Lines holding the string "divider" are the ones to copy from this listing.
%%
## src/rtl/core/absch_pkg.sv

```systemverilog
// Shared types, constants and register map of the adaptive beacon scheduler.
package absch_pkg;

  // Field widths
  localparam int unsigned SPEED_W    = 24;
  localparam int unsigned COURSE_W   = 26;
  localparam int unsigned FIX_W      = 3;
  localparam int unsigned SECONDS_W  = 32;
  localparam int unsigned INTERVAL_W = 16;
  localparam int unsigned KIND_W     = 2;
  localparam int unsigned SPD_CFG_W  = 10;
  localparam int unsigned TURN_W     = 8;

  // Configuration port
  localparam int unsigned PADDR_W = 5;
  localparam int unsigned PDATA_W = 32;
  localparam int unsigned REG_IDX_W = 3;

  localparam logic [REG_IDX_W-1:0] REG_SMART_MODE     = 3'd0;
  localparam logic [REG_IDX_W-1:0] REG_FIXED_INTERVAL = 3'd1;
  localparam logic [REG_IDX_W-1:0] REG_LOW_SPEED      = 3'd2;
  localparam logic [REG_IDX_W-1:0] REG_FAST_SPEED     = 3'd3;
  localparam logic [REG_IDX_W-1:0] REG_SLOW_RATE      = 3'd4;
  localparam logic [REG_IDX_W-1:0] REG_FAST_RATE      = 3'd5;
  localparam logic [REG_IDX_W-1:0] REG_TURN_ANGLE     = 3'd6;

  // Register reset values
  localparam logic [INTERVAL_W-1:0] RST_FIXED_INTERVAL = 16'd60;
  localparam logic [SPD_CFG_W-1:0]  RST_LOW_SPEED      = 10'd5;
  localparam logic [SPD_CFG_W-1:0]  RST_FAST_SPEED     = 10'd70;
  localparam logic [INTERVAL_W-1:0] RST_SLOW_RATE      = 16'd600;
  localparam logic [INTERVAL_W-1:0] RST_FAST_RATE      = 16'd60;
  localparam logic [TURN_W-1:0]     RST_TURN_ANGLE     = 8'd30;

  // Arithmetic constants
  localparam int unsigned KMH_W     = 20;
  localparam int unsigned KMH_SHIFT = 16;
  localparam int unsigned MUL_A_W   = SPEED_W;
  localparam int unsigned MUL_B_W   = 21;
  localparam int unsigned PROD_W    = MUL_A_W + MUL_B_W;
  localparam logic [MUL_B_W-1:0] KMH_MUL = 21'd2359;

  localparam int unsigned CRS_W = 9;
  localparam logic [CRS_W-1:0] COURSE_MAX = 9'd359;
  localparam logic [INTERVAL_W-1:0] QUICK_INTERVAL = 16'd10;
  localparam logic [FIX_W-1:0] FIX_3D = 3'd3;

  // Course to degrees: 100000 = 32 * 3125, so drop five bits and multiply the
  // 21-bit rest by the reciprocal of 3125 scaled by 2^32, exact for any 21-bit value
  localparam int unsigned CRS_PRE_SHIFT   = 5;
  localparam int unsigned CRS_RECIP_SHIFT = 32;
  localparam int unsigned CRS_QUO_W       = 10;
  localparam logic [MUL_B_W-1:0] COURSE_RECIP = 21'd1374390;

  // Shared divider
  localparam int unsigned NUM_W  = COURSE_W;
  localparam int unsigned DEN_W  = 17;
  localparam int unsigned QUO_W  = INTERVAL_W;
  localparam int unsigned STEP_W = 5;
  localparam logic [DEN_W-1:0]  COURSE_DIV    = 17'd100000;
  localparam logic [STEP_W-1:0] INTERP_STEPS  = 5'd16;
  localparam int unsigned COURSE_QUO_MAX = ((1 << NUM_W) - 1) / 100000;

  // Frame kinds
  localparam logic [KIND_W-1:0] KIND_NONE      = 2'd0;
  localparam logic [KIND_W-1:0] KIND_NOFIX     = 2'd1;
  localparam logic [KIND_W-1:0] KIND_POSITION  = 2'd2;
  localparam logic [KIND_W-1:0] KIND_FIXOK_POS = 2'd3;

  typedef struct packed {
    logic                  smart_mode;
    logic [INTERVAL_W-1:0] fixed_interval;
    logic [SPD_CFG_W-1:0]  low_speed;
    logic [SPD_CFG_W-1:0]  fast_speed;
    logic [INTERVAL_W-1:0] slow_rate;
    logic [INTERVAL_W-1:0] fast_rate;
    logic [TURN_W-1:0]     turn_angle;
  } cfg_t;

  typedef struct packed {
    logic              start;
    logic [NUM_W-1:0]  num;
    logic [DEN_W-1:0]  den;
    logic [STEP_W-1:0] steps;
  } div_req_t;

  typedef struct packed {
    logic             done;
    logic [QUO_W-1:0] quo;
  } div_rsp_t;

  typedef struct packed {
    logic                  send_now;
    logic [KIND_W-1:0]     frame_kind;
    logic [INTERVAL_W-1:0] interval_used;
  } res_t;

  typedef enum logic [3:0] {
    ST_IDLE,
    ST_KMH,
    ST_CRS,
    ST_RATE,
    ST_IDIV_GO,
    ST_IDIV_WAIT,
    ST_TURN,
    ST_DONE
  } absch_state_e;

endpackage

```

## src/rtl/core/absch_cfg_regs.sv

```systemverilog
// APB register file holding the scheduler configuration.
module absch_cfg_regs
  import absch_pkg::*;
(
  input  logic               clk_i,
  input  logic               rst_ni,
  input  logic               psel,
  input  logic               penable,
  input  logic               pwrite,
  input  logic [PADDR_W-1:0] paddr,
  input  logic [PDATA_W-1:0] pwdata,
  output logic [PDATA_W-1:0] prdata,
  output logic               pready,
  output cfg_t               cfg_o
);

  cfg_t                 cfg_q;
  logic                 wr_en;
  logic [REG_IDX_W-1:0] idx;

  assign pready = 1'b1;
  assign wr_en  = psel && penable && pwrite;
  assign idx    = paddr[PADDR_W-1:2];
  assign cfg_o  = cfg_q;

  // Write the addressed register
  always_ff @(posedge clk_i or negedge rst_ni) begin
    if (!rst_ni) begin
      cfg_q.smart_mode     <= 1'b1;
      cfg_q.fixed_interval <= RST_FIXED_INTERVAL;
      cfg_q.low_speed      <= RST_LOW_SPEED;
      cfg_q.fast_speed     <= RST_FAST_SPEED;
      cfg_q.slow_rate      <= RST_SLOW_RATE;
      cfg_q.fast_rate      <= RST_FAST_RATE;
      cfg_q.turn_angle     <= RST_TURN_ANGLE;
    end else if (wr_en) begin
      case (idx)
        REG_SMART_MODE:     cfg_q.smart_mode     <= pwdata[0];
        REG_FIXED_INTERVAL: cfg_q.fixed_interval <= pwdata[INTERVAL_W-1:0];
        REG_LOW_SPEED:      cfg_q.low_speed      <= pwdata[SPD_CFG_W-1:0];
        REG_FAST_SPEED:     cfg_q.fast_speed     <= pwdata[SPD_CFG_W-1:0];
        REG_SLOW_RATE:      cfg_q.slow_rate      <= pwdata[INTERVAL_W-1:0];
        REG_FAST_RATE:      cfg_q.fast_rate      <= pwdata[INTERVAL_W-1:0];
        REG_TURN_ANGLE:     cfg_q.turn_angle     <= pwdata[TURN_W-1:0];
        default: ;
      endcase
    end
  end

  // Return the addressed register
  always_comb begin
    prdata = '0;
    case (idx)
      REG_SMART_MODE:     prdata = PDATA_W'(cfg_q.smart_mode);
      REG_FIXED_INTERVAL: prdata = PDATA_W'(cfg_q.fixed_interval);
      REG_LOW_SPEED:      prdata = PDATA_W'(cfg_q.low_speed);
      REG_FAST_SPEED:     prdata = PDATA_W'(cfg_q.fast_speed);
      REG_SLOW_RATE:      prdata = PDATA_W'(cfg_q.slow_rate);
      REG_FAST_RATE:      prdata = PDATA_W'(cfg_q.fast_rate);
      REG_TURN_ANGLE:     prdata = PDATA_W'(cfg_q.turn_angle);
      default:            prdata = '0;
    endcase
  end

endmodule

```

## src/rtl/core/absch_div.sv

```systemverilog
// Shared restoring divider, one quotient bit per cycle.
module absch_div
  import absch_pkg::*;
(
  input  logic     clk_i,
  input  logic     rst_ni,
  input  div_req_t req_i,
  output div_rsp_t rsp_o
);

  logic [DEN_W-1:0]  rem_q, rem_d;
  logic [NUM_W-1:0]  num_q, num_d;
  logic [DEN_W-1:0]  den_q;
  logic [QUO_W-1:0]  quo_q, quo_d;
  logic [STEP_W-1:0] cnt_q;
  logic              done_q;
  logic [DEN_W:0]    trial;
  logic              fits;
  logic [NUM_W-1:0]  num_hi;
  logic [STEP_W-1:0] lo_shift;

  // One restoring step: bring down the next dividend bit and try the divisor
  assign trial = {rem_q, num_q[NUM_W-1]};
  assign fits  = trial >= {1'b0, den_q};
  assign rem_d = fits ? DEN_W'(trial - {1'b0, den_q}) : DEN_W'(trial);
  assign num_d = {num_q[NUM_W-2:0], 1'b0};
  assign quo_d = {quo_q[QUO_W-2:0], fits};

  // Split the dividend: high bits seed the remainder, low bits feed the steps
  assign num_hi   = req_i.num >> req_i.steps;
  assign lo_shift = STEP_W'(NUM_W) - req_i.steps;

  always_ff @(posedge clk_i or negedge rst_ni) begin
    if (!rst_ni) begin
      cnt_q  <= '0;
      done_q <= 1'b0;
    end else begin
      done_q <= (cnt_q == STEP_W'(1));
      if (req_i.start) begin
        cnt_q <= req_i.steps;
      end else if (cnt_q != '0) begin
        cnt_q <= cnt_q - STEP_W'(1);
      end
    end
  end

  // Load operands on start, then iterate
  always_ff @(posedge clk_i) begin
    if (req_i.start) begin
      rem_q <= num_hi[DEN_W-1:0];
      num_q <= req_i.num << lo_shift;
      den_q <= req_i.den;
      quo_q <= '0;
    end else if (cnt_q != '0) begin
      rem_q <= rem_d;
      num_q <= num_d;
      quo_q <= quo_d;
    end
  end

  assign rsp_o.done = done_q;
  assign rsp_o.quo  = quo_q;

endmodule

```

## src/rtl/core/absch_core.sv

```systemverilog
// Sequencer and datapath: speed, course, interval choice and beacon decision.
module absch_core
  import absch_pkg::*;
(
  input  logic                 clk_i,
  input  logic                 rst_ni,
  input  cfg_t                 cfg_i,
  input  logic                 in_valid_i,
  output logic                 in_stall_o,
  input  logic [SPEED_W-1:0]   speed_raw_i,
  input  logic [COURSE_W-1:0]  course_raw_i,
  input  logic [FIX_W-1:0]     fix_type_i,
  input  logic [SECONDS_W-1:0] seconds_now_i,
  output div_req_t             div_req_o,
  input  div_rsp_t             div_rsp_i,
  input  logic                 out_free_i,
  output logic                 res_valid_o,
  output res_t                 res_o
);

  absch_state_e state_q, state_d;

  // Captured item and working values
  logic [SPEED_W-1:0]    speed_q;
  logic [COURSE_W-1:0]   course_raw_q;
  logic [FIX_W-1:0]      fix_q;
  logic [SECONDS_W-1:0]  now_q;
  logic [PROD_W-1:0]     prod_q;
  logic [KMH_W-1:0]      kmh_q;
  logic [CRS_W-1:0]      course_q;
  logic [INTERVAL_W-1:0] rate_q;
  res_t                  res_q;

  // Scheduler state
  logic [SECONDS_W-1:0]  last_send_q;
  logic [CRS_W-1:0]      prev_course_q;
  logic                  sent_once_q;
  logic                  nofix_sent_q;

  logic                  accept;
  logic                  rate_up;
  logic [INTERVAL_W-1:0] diff;
  logic [SPD_CFG_W-1:0]  span;
  logic [SPD_CFG_W-1:0]  kmh_off;
  logic [MUL_A_W-1:0]    mul_a;
  logic [MUL_B_W-1:0]    mul_b;
  logic [PROD_W-1:0]     prod;
  logic                  is_slow;
  logic                  is_fast;
  logic [CRS_W-1:0]      turn9;
  logic [CRS_W-1:0]      turn_lim;
  logic [CRS_W-1:0]      dlt;
  logic [CRS_W-1:0]      dlt1;
  logic [CRS_W-1:0]      dlt2;
  logic                  quick;
  logic [INTERVAL_W-1:0] interval;
  logic [SECONDS_W-1:0]  elapsed;
  logic                  send;
  logic [KIND_W-1:0]     kind;
  logic [CRS_QUO_W-1:0]  crs_quo;

  assign accept = in_valid_i && (state_q == ST_IDLE);

  // Rate span and direction of the linear map
  assign rate_up = cfg_i.fast_rate > cfg_i.slow_rate;
  assign diff    = rate_up ? cfg_i.fast_rate - cfg_i.slow_rate
                           : cfg_i.slow_rate - cfg_i.fast_rate;
  assign span    = cfg_i.fast_speed - cfg_i.low_speed;
  assign kmh_off = kmh_q[SPD_CFG_W-1:0] - cfg_i.low_speed;
  assign is_slow = kmh_q <= KMH_W'(cfg_i.low_speed);
  assign is_fast = kmh_q >= KMH_W'(cfg_i.fast_speed);

  // Shared multiplier: speed scaling, course reciprocal, then the interpolation product
  always_comb begin
    mul_a = MUL_A_W'(kmh_off);
    mul_b = MUL_B_W'(diff);
    case (state_q)
      ST_KMH: begin
        mul_a = speed_q;
        mul_b = KMH_MUL;
      end
      ST_CRS: begin
        mul_a = MUL_A_W'(course_raw_q[COURSE_W-1:CRS_PRE_SHIFT]);
        mul_b = COURSE_RECIP;
      end
      default: ;
    endcase
  end
  assign prod  = PROD_W'(mul_a) * PROD_W'(mul_b);

  // Whole degrees from the reciprocal product
  assign crs_quo = prod_q[CRS_RECIP_SHIFT +: CRS_QUO_W];

  // Course change with the north wrap
  assign turn9    = CRS_W'(cfg_i.turn_angle);
  assign turn_lim = COURSE_MAX - turn9;
  assign dlt  = (prev_course_q > course_q) ? prev_course_q - course_q
                                            : course_q - prev_course_q;
  assign dlt1 = (prev_course_q > turn_lim && course_q < turn9) ? COURSE_MAX - dlt : dlt;
  assign dlt2 = (prev_course_q < turn9 && course_q > turn_lim) ? COURSE_MAX - dlt1 : dlt1;

  // Interval and beacon decision
  assign quick = (dlt2 > turn9) && (kmh_q > KMH_W'(cfg_i.low_speed)) &&
                 (rate_q > QUICK_INTERVAL);
  assign interval = !cfg_i.smart_mode ? cfg_i.fixed_interval :
                    quick             ? QUICK_INTERVAL       : rate_q;
  assign elapsed  = now_q - last_send_q;
  assign send     = (elapsed > SECONDS_W'(interval)) || (!sent_once_q && fix_q >= FIX_3D);

  always_comb begin
    kind = KIND_NONE;
    if (send) begin
      if (fix_q < FIX_3D) begin
        kind = KIND_NOFIX;
      end else if (nofix_sent_q) begin
        kind = KIND_FIXOK_POS;
      end else begin
        kind = KIND_POSITION;
      end
    end
  end

  // Next state
  always_comb begin
    state_d = state_q;
    case (state_q)
      ST_IDLE:      if (in_valid_i) state_d = ST_KMH;
      ST_KMH:       state_d = ST_CRS;
      ST_CRS:       state_d = ST_RATE;
      ST_RATE: begin
        if (is_slow || is_fast) begin
          state_d = ST_TURN;
        end else begin
          state_d = ST_IDIV_GO;
        end
      end
      ST_IDIV_GO:   state_d = ST_IDIV_WAIT;
      ST_IDIV_WAIT: if (div_rsp_i.done) state_d = ST_TURN;
      ST_TURN:      state_d = ST_DONE;
      ST_DONE:      if (out_free_i) state_d = ST_IDLE;
      default:      state_d = ST_IDLE;
    endcase
  end

  // Outputs of the sequencer
  always_comb begin
    in_stall_o      = (state_q != ST_IDLE);
    res_valid_o     = (state_q == ST_DONE) && out_free_i;
    div_req_o.start = (state_q == ST_IDIV_GO);
    div_req_o.num   = prod_q[NUM_W-1:0];
    div_req_o.den   = DEN_W'(span);
    div_req_o.steps = INTERP_STEPS;
  end

  always_ff @(posedge clk_i or negedge rst_ni) begin
    if (!rst_ni) begin
      state_q <= ST_IDLE;
    end else begin
      state_q <= state_d;
    end
  end

  // Commit scheduler state once the decision is made
  always_ff @(posedge clk_i or negedge rst_ni) begin
    if (!rst_ni) begin
      last_send_q   <= '0;
      prev_course_q <= '0;
      sent_once_q   <= 1'b0;
      nofix_sent_q  <= 1'b0;
    end else if (state_q == ST_TURN) begin
      if (cfg_i.smart_mode) begin
        prev_course_q <= course_q;
      end
      if (send) begin
        sent_once_q <= 1'b1;
        last_send_q <= now_q;
        if (fix_q < FIX_3D) begin
          nofix_sent_q <= 1'b1;
        end else begin
          nofix_sent_q <= 1'b0;
        end
      end
    end
  end

  // Working registers
  always_ff @(posedge clk_i) begin
    case (state_q)
      ST_IDLE: begin
        if (accept) begin
          speed_q      <= speed_raw_i;
          course_raw_q <= course_raw_i;
          fix_q        <= fix_type_i;
          now_q        <= seconds_now_i;
        end
      end
      ST_KMH: prod_q <= prod;
      ST_CRS: begin
        kmh_q  <= prod_q[KMH_SHIFT +: KMH_W];
        prod_q <= prod;
      end
      ST_RATE: begin
        // Saturate the course to whole degrees
        course_q <= (crs_quo > CRS_QUO_W'(COURSE_MAX)) ? COURSE_MAX : crs_quo[CRS_W-1:0];
        if (is_slow) begin
          rate_q <= cfg_i.slow_rate;
        end else if (is_fast) begin
          rate_q <= cfg_i.fast_rate;
        end else begin
          prod_q <= prod;
        end
      end
      ST_IDIV_WAIT: begin
        if (div_rsp_i.done) begin
          rate_q <= rate_up ? cfg_i.slow_rate + div_rsp_i.quo
                            : cfg_i.slow_rate - div_rsp_i.quo;
        end
      end
      ST_TURN: begin
        res_q.send_now      <= send;
        res_q.frame_kind    <= kind;
        res_q.interval_used <= interval;
      end
      default: ;
    endcase
  end

  assign res_o = res_q;

`ifndef SYNTHESIS
  // The interpolation step never leaves the span between the two rates
  a_interp_in_span: assert property (@(posedge clk_i) disable iff (!rst_ni)
    (state_q == ST_IDIV_WAIT && div_rsp_i.done) |-> div_rsp_i.quo <= diff)
    else $error("interpolation step exceeds rate span");

  // Course quotient stays within what a 26-bit raw course can give
  a_course_quo: assert property (@(posedge clk_i) disable iff (!rst_ni)
    (state_q == ST_RATE) |-> crs_quo <= CRS_QUO_W'(COURSE_QUO_MAX))
    else $error("course quotient out of range");

  // A result sends a frame exactly when it flags a beacon
  a_kind_matches_send: assert property (@(posedge clk_i) disable iff (!rst_ni)
    res_valid_o |-> (res_o.send_now == (res_o.frame_kind != KIND_NONE)))
    else $error("frame kind disagrees with send flag");

  // The first beacon is recorded only at the decision step
  a_sent_once_rise: assert property (@(posedge clk_i) disable iff (!rst_ni)
    $rose(sent_once_q) |-> $past(state_q) == ST_TURN)
    else $error("sent flag set outside the decision step");
`endif

endmodule

```

## src/rtl/core/adaptive_beacon_scheduler_unit.sv

```systemverilog
// Top level of the adaptive beacon scheduler: registers, sequencer, divider, output stage.
// Each GPS report is taken as one item and gives exactly one result item. One shared
// multiplier first scales the speed to km/h, then turns the course into whole degrees by
// a reciprocal multiplication. When the speed lies at or outside the low and fast
// thresholds, the sequencer steps through the speed, course, rate, turn and done states.
// When the speed lies between the thresholds, a third multiplier pass and a 16-step
// pass of the shared bit-serial divider interpolate the interval between the rate and
// turn states. Fixed mode runs the same sequence, so its timing follows the speed in
// the same way. The input stalls while an item is being worked on; the result sits in
// an output register, so the next item is taken while it waits, and a result still
// held there when the following one is ready stalls the sequencer.
// Configuration sits in an APB register file at byte addresses 4*i.
module adaptive_beacon_scheduler_unit
  import absch_pkg::*;
(
  input  logic                  clk_i,
  input  logic                  rst_ni,
  // Configuration port
  input  logic                  psel,
  input  logic                  penable,
  input  logic                  pwrite,
  input  logic [PADDR_W-1:0]    paddr,
  input  logic [PDATA_W-1:0]    pwdata,
  output logic [PDATA_W-1:0]    prdata,
  output logic                  pready,
  // GPS report channel
  input  logic                  in_valid_i,
  output logic                  in_stall_o,
  input  logic [SPEED_W-1:0]    speed_raw_i,
  input  logic [COURSE_W-1:0]   course_raw_i,
  input  logic [FIX_W-1:0]      fix_type_i,
  input  logic [SECONDS_W-1:0]  seconds_now_i,
  // Beacon decision channel
  output logic                  out_valid_o,
  input  logic                  out_stall_i,
  output logic                  send_now_o,
  output logic [KIND_W-1:0]     frame_kind_o,
  output logic [INTERVAL_W-1:0] interval_used_o
);

  cfg_t     cfg;
  div_req_t div_req;
  div_rsp_t div_rsp;
  res_t     res;
  res_t     out_q;
  logic     out_valid_q;
  logic     out_free;
  logic     res_valid;

  absch_cfg_regs u_cfg (
    .clk_i   (clk_i),
    .rst_ni  (rst_ni),
    .psel    (psel),
    .penable (penable),
    .pwrite  (pwrite),
    .paddr   (paddr),
    .pwdata  (pwdata),
    .prdata  (prdata),
    .pready  (pready),
    .cfg_o   (cfg)
  );

  absch_div u_div (
    .clk_i  (clk_i),
    .rst_ni (rst_ni),
    .req_i  (div_req),
    .rsp_o  (div_rsp)
  );

  absch_core u_core (
    .clk_i         (clk_i),
    .rst_ni        (rst_ni),
    .cfg_i         (cfg),
    .in_valid_i    (in_valid_i),
    .in_stall_o    (in_stall_o),
    .speed_raw_i   (speed_raw_i),
    .course_raw_i  (course_raw_i),
    .fix_type_i    (fix_type_i),
    .seconds_now_i (seconds_now_i),
    .div_req_o     (div_req),
    .div_rsp_i     (div_rsp),
    .out_free_i    (out_free),
    .res_valid_o   (res_valid),
    .res_o         (res)
  );

  // Output register is free when empty or being taken this cycle
  assign out_free = !out_valid_q || !out_stall_i;

  always_ff @(posedge clk_i or negedge rst_ni) begin
    if (!rst_ni) begin
      out_valid_q <= 1'b0;
    end else if (res_valid) begin
      out_valid_q <= 1'b1;
    end else if (!out_stall_i) begin
      out_valid_q <= 1'b0;
    end
  end

  // Hold the result until taken
  always_ff @(posedge clk_i) begin
    if (res_valid) begin
      out_q <= res;
    end
  end

  assign out_valid_o     = out_valid_q;
  assign send_now_o      = out_q.send_now;
  assign frame_kind_o    = out_q.frame_kind;
  assign interval_used_o = out_q.interval_used;

endmodule
```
%%
• **Answer below**:
  // Shared divider
// Shared restoring divider, one quotient bit per cycle.
// Top level of the adaptive beacon scheduler: registers, sequencer, divider, output stage.
// pass of the shared bit-serial divider interpolate the interval between the rate and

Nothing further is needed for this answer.